● **Records supplied**:

$ cat src/rtl/sl_sync_fifo.sv
// rtl/sl_sync_fifo.sv - show-ahead synchronous FIFO with wrap-bit pointers
module sl_sync_fifo #(
    parameter int WIDTH = 8,
    parameter int DEPTH = 16
) (
    input  logic             clk,
    input  logic             rst,
    input  logic             push,
    input  logic [WIDTH-1:0] wdata,
    input  logic             pop,
    output logic [WIDTH-1:0] rdata,
    output logic             valid,
    output logic             full
);
    localparam int AW = $clog2(DEPTH);

    logic [AW:0]      wr_ptr_q, wr_ptr_d;
    logic [AW:0]      rd_ptr_q, rd_ptr_d;
    logic [WIDTH-1:0] mem_q [DEPTH];
    logic             empty;
    logic             do_push;
    logic             do_pop;

    assign empty   = (wr_ptr_q == rd_ptr_q);
    assign full    = (wr_ptr_q[AW] != rd_ptr_q[AW]) && (wr_ptr_q[AW-1:0] == rd_ptr_q[AW-1:0]);
    assign do_pop  = pop & ~empty;
    // A pop in the same cycle frees the slot, so a push into a full FIFO is still taken
    assign do_push = push & (~full | do_pop);
    assign valid   = ~empty;
    assign rdata   = mem_q[rd_ptr_q[AW-1:0]];

    // Advance pointers on accepted push/pop
    always_comb begin
        wr_ptr_d = wr_ptr_q;
        rd_ptr_d = rd_ptr_q;
        if (do_push) wr_ptr_d = wr_ptr_q + 1'b1;
        if (do_pop)  rd_ptr_d = rd_ptr_q + 1'b1;
    end

    // Pointer registers
    always_ff @(posedge clk) begin
        if (!rst) begin
            wr_ptr_q <= '0;
            rd_ptr_q <= '0;
        end else begin
            wr_ptr_q <= wr_ptr_d;
            rd_ptr_q <= rd_ptr_d;
        end
    end

    // Storage write; contents need no reset since pointers define validity
    always_ff @(posedge clk) begin
        if (do_push) mem_q[wr_ptr_q[AW-1:0]] <= wdata;
    end

endmodule

$ cat src/rtl/sl_wb_trace_mon.sv
// rtl/sl_wb_trace_mon.sv - passive Wishbone monitor with checks, counters and trace FIFO
module sl_wb_trace_mon
    import sl_wb_mon_pkg::*;
#(
    parameter int              ADDR_W      = 32,
    parameter int              DATA_W      = 32,
    parameter int              SEL_W       = DATA_W / 8,
    parameter int              DEPTH       = 16,
    parameter int              TS_W        = 32,
    parameter int              LAT_W       = 8,
    parameter int              CNT_W       = 16,
    parameter int              TIMEOUT     = 255,
    parameter logic [ADDR_W-1:0] FINISH_ADDR = 32'hFFFF_FFF0
) (
    input  logic              clk,
    input  logic              rst,
    input  logic              clr,
    input  logic              wb_cyc,
    input  logic              wb_stb,
    input  logic              wb_we,
    input  logic [SEL_W-1:0]  wb_sel,
    input  logic [ADDR_W-1:0] wb_adr,
    input  logic [DATA_W-1:0] wb_dat_w,
    input  logic [DATA_W-1:0] wb_dat_r,
    input  logic              wb_ack,
    input  logic              wb_err,
    output logic              tr_valid,
    input  logic              tr_ready,
    output logic [ADDR_W-1:0] tr_adr,
    output logic [DATA_W-1:0] tr_data,
    output logic              tr_we,
    output logic [SEL_W-1:0]  tr_sel,
    output logic              tr_err,
    output logic [TS_W-1:0]   tr_ts,
    output logic [LAT_W-1:0]  tr_lat,
    output logic [CNT_W-1:0]  rd_cnt,
    output logic [CNT_W-1:0]  wr_cnt,
    output logic [CNT_W-1:0]  err_cnt,
    output logic [CNT_W-1:0]  drop_cnt,
    output logic              proto_err,
    output logic              timeout_err,
    output logic              finish,
    output logic [DATA_W-1:0] finish_data
);
    typedef struct packed {
        logic [ADDR_W-1:0] adr;
        logic [DATA_W-1:0] data;
        logic              we;
        logic [SEL_W-1:0]  sel;
        logic              err;
        logic [TS_W-1:0]   ts;
        logic [LAT_W-1:0]  lat;
    } entry_t;

    localparam int ENTRY_W = $bits(entry_t);

    mon_state_t        state_q, state_d;
    logic [TS_W-1:0]   ts_q, ts_d, start_ts_q, start_ts_d;
    logic [LAT_W-1:0]  lat_q, lat_d, lat_inc;
    logic [ADDR_W-1:0] l_adr_q, l_adr_d;
    logic              l_we_q, l_we_d;
    logic [SEL_W-1:0]  l_sel_q, l_sel_d;
    logic [DATA_W-1:0] l_dat_q, l_dat_d;
    logic [CNT_W-1:0]  rd_cnt_q, rd_cnt_d, wr_cnt_q, wr_cnt_d;
    logic [CNT_W-1:0]  err_cnt_q, err_cnt_d, drop_cnt_q, drop_cnt_d;
    logic              proto_q, proto_d, tout_q, tout_d, fin_q, fin_d;
    logic [DATA_W-1:0] fin_data_q, fin_data_d;

    logic              req, done, lat_hit, chg, push, fifo_full;
    entry_t            ent, head, held;
    logic [ENTRY_W-1:0] fifo_rdata;

    assign req     = wb_cyc & wb_stb;
    assign done    = req & (wb_ack | wb_err);
    assign lat_inc = LAT_W'(sat_inc(32'(lat_q), LAT_W));
    assign lat_hit = 32'(lat_inc) >= 32'(TIMEOUT);
    assign chg     = (wb_adr != l_adr_q) | (wb_we != l_we_q) | (wb_sel != l_sel_q) | (wb_dat_w != l_dat_q);

    // Entry built from the request captured at its start, for multi-cycle completions
    always_comb begin
        held      = '0;
        held.adr  = l_adr_q;
        held.data = l_we_q ? l_dat_q : wb_dat_r;
        held.we   = l_we_q;
        held.sel  = l_sel_q;
        held.err  = wb_err;
        held.ts   = start_ts_q;
        held.lat  = lat_q;
    end

    // State register
    always_ff @(posedge clk) begin
        if (!rst) state_q <= ST_IDLE;
        else      state_q <= state_d;
    end

    // Next-state logic
    always_comb begin
        state_d = state_q;
        case (state_q)
            ST_IDLE: if (req && !done) state_d = ST_PEND;
            ST_PEND: begin
                if (done || !req)  state_d = ST_IDLE;
                else if (lat_hit)  state_d = ST_TOUT;
            end
            ST_TOUT: if (done || !req) state_d = ST_IDLE;
            default: state_d = ST_IDLE;
        endcase
    end

    // Datapath: capture, trace entry, checks, counters and flags
    always_comb begin
        ts_d       = ts_q + 1'b1;
        start_ts_d = start_ts_q;
        lat_d      = lat_q;
        l_adr_d    = l_adr_q;
        l_we_d     = l_we_q;
        l_sel_d    = l_sel_q;
        l_dat_d    = l_dat_q;
        rd_cnt_d   = rd_cnt_q;
        wr_cnt_d   = wr_cnt_q;
        err_cnt_d  = err_cnt_q;
        drop_cnt_d = drop_cnt_q;
        proto_d    = proto_q;
        tout_d     = tout_q;
        fin_d      = fin_q;
        fin_data_d = fin_data_q;
        push       = 1'b0;
        ent        = '0;

        case (state_q)
            ST_IDLE: begin
                if (done) begin
                    push     = 1'b1;
                    ent.adr  = wb_adr;
                    ent.data = wb_we ? wb_dat_w : wb_dat_r;
                    ent.we   = wb_we;
                    ent.sel  = wb_sel;
                    ent.err  = wb_err;
                    ent.ts   = ts_q;
                    ent.lat  = '0;
                end else if (req) begin
                    l_adr_d    = wb_adr;
                    l_we_d     = wb_we;
                    l_sel_d    = wb_sel;
                    l_dat_d    = wb_dat_w;
                    start_ts_d = ts_q;
                    lat_d      = LAT_W'(1);
                end
            end
            ST_PEND: begin
                if (req && chg) proto_d = 1'b1;
                if (done) begin
                    push = 1'b1;
                    ent  = held;
                end else if (!req) begin
                    proto_d = 1'b1;
                end else begin
                    lat_d = lat_inc;
                    if (lat_hit) tout_d = 1'b1;
                end
            end
            ST_TOUT: begin
                if (done) begin
                    push    = 1'b1;
                    ent     = held;
                    ent.err = 1'b1;
                    ent.lat = '1;
                end
            end
            default: ;
        endcase

        if (wb_stb && !wb_cyc)            proto_d = 1'b1;
        if ((wb_ack || wb_err) && !req)   proto_d = 1'b1;
        if (wb_ack && wb_err)             proto_d = 1'b1;

        if (push) begin
            if (ent.we) wr_cnt_d = CNT_W'(sat_inc(32'(wr_cnt_q), CNT_W));
            else        rd_cnt_d = CNT_W'(sat_inc(32'(rd_cnt_q), CNT_W));
            if (wb_err) err_cnt_d = CNT_W'(sat_inc(32'(err_cnt_q), CNT_W));
            if (fifo_full && !tr_ready) drop_cnt_d = CNT_W'(sat_inc(32'(drop_cnt_q), CNT_W));
            if (ent.we && ent.adr == FINISH_ADDR) begin
                fin_d      = 1'b1;
                fin_data_d = ent.data;
            end
        end

        if (clr) begin
            rd_cnt_d   = '0;
            wr_cnt_d   = '0;
            err_cnt_d  = '0;
            drop_cnt_d = '0;
            proto_d    = 1'b0;
            tout_d     = 1'b0;
            fin_d      = 1'b0;
            fin_data_d = '0;
        end
    end

    // Datapath registers
    always_ff @(posedge clk) begin
        if (!rst) begin
            ts_q       <= '0;
            start_ts_q <= '0;
            lat_q      <= '0;
            l_adr_q    <= '0;
            l_we_q     <= 1'b0;
            l_sel_q    <= '0;
            l_dat_q    <= '0;
            rd_cnt_q   <= '0;
            wr_cnt_q   <= '0;
            err_cnt_q  <= '0;
            drop_cnt_q <= '0;
            proto_q    <= 1'b0;
            tout_q     <= 1'b0;
            fin_q      <= 1'b0;
            fin_data_q <= '0;
        end else begin
            ts_q       <= ts_d;
            start_ts_q <= start_ts_d;
            lat_q      <= lat_d;
            l_adr_q    <= l_adr_d;
            l_we_q     <= l_we_d;
            l_sel_q    <= l_sel_d;
            l_dat_q    <= l_dat_d;
            rd_cnt_q   <= rd_cnt_d;
            wr_cnt_q   <= wr_cnt_d;
            err_cnt_q  <= err_cnt_d;
            drop_cnt_q <= drop_cnt_d;
            proto_q    <= proto_d;
            tout_q     <= tout_d;
            fin_q      <= fin_d;
            fin_data_q <= fin_data_d;
        end
    end

    sl_sync_fifo #(
        .WIDTH (ENTRY_W),
        .DEPTH (DEPTH)
    ) u_fifo (
        .clk   (clk),
        .rst   (rst),
        .push  (push),
        .wdata (ent),
        .pop   (tr_ready),
        .rdata (fifo_rdata),
        .valid (tr_valid),
        .full  (fifo_full)
    );

    // Head fields read as zero while the FIFO is empty
    assign head        = fifo_rdata;
    assign tr_adr      = tr_valid ? head.adr  : '0;
    assign tr_data     = tr_valid ? head.data : '0;
    assign tr_we       = tr_valid & head.we;
    assign tr_sel      = tr_valid ? head.sel  : '0;
    assign tr_err      = tr_valid & head.err;
    assign tr_ts       = tr_valid ? head.ts   : '0;
    assign tr_lat      = tr_valid ? head.lat  : '0;
    assign rd_cnt      = rd_cnt_q;
    assign wr_cnt      = wr_cnt_q;
    assign err_cnt     = err_cnt_q;
    assign drop_cnt    = drop_cnt_q;
    assign proto_err   = proto_q;
    assign timeout_err = tout_q;
    assign finish      = fin_q;
    assign finish_data = fin_data_q;

endmodule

● **Aim of the exercise**:
Go to the line in the material above that contains "parameter int DEPTH = 16" and copy exactly from there through the line that contains "if (do_push) wr_ptr_d", stopping after it.

● **Problem solution**:
    parameter int DEPTH = 16
) (
    input  logic             clk,
    input  logic             rst,
    input  logic             push,
    input  logic [WIDTH-1:0] wdata,
    input  logic             pop,
    output logic [WIDTH-1:0] rdata,
    output logic             valid,
    output logic             full
);
    localparam int AW = $clog2(DEPTH);

    logic [AW:0]      wr_ptr_q, wr_ptr_d;
    logic [AW:0]      rd_ptr_q, rd_ptr_d;
    logic [WIDTH-1:0] mem_q [DEPTH];
    logic             empty;
    logic             do_push;
    logic             do_pop;

    assign empty   = (wr_ptr_q == rd_ptr_q);
    assign full    = (wr_ptr_q[AW] != rd_ptr_q[AW]) && (wr_ptr_q[AW-1:0] == rd_ptr_q[AW-1:0]);
    assign do_pop  = pop & ~empty;
    // A pop in the same cycle frees the slot, so a push into a full FIFO is still taken
    assign do_push = push & (~full | do_pop);
    assign valid   = ~empty;
    assign rdata   = mem_q[rd_ptr_q[AW-1:0]];

    // Advance pointers on accepted push/pop
    always_comb begin
        wr_ptr_d = wr_ptr_q;
        rd_ptr_d = rd_ptr_q;
        if (do_push) wr_ptr_d = wr_ptr_q + 1'b1;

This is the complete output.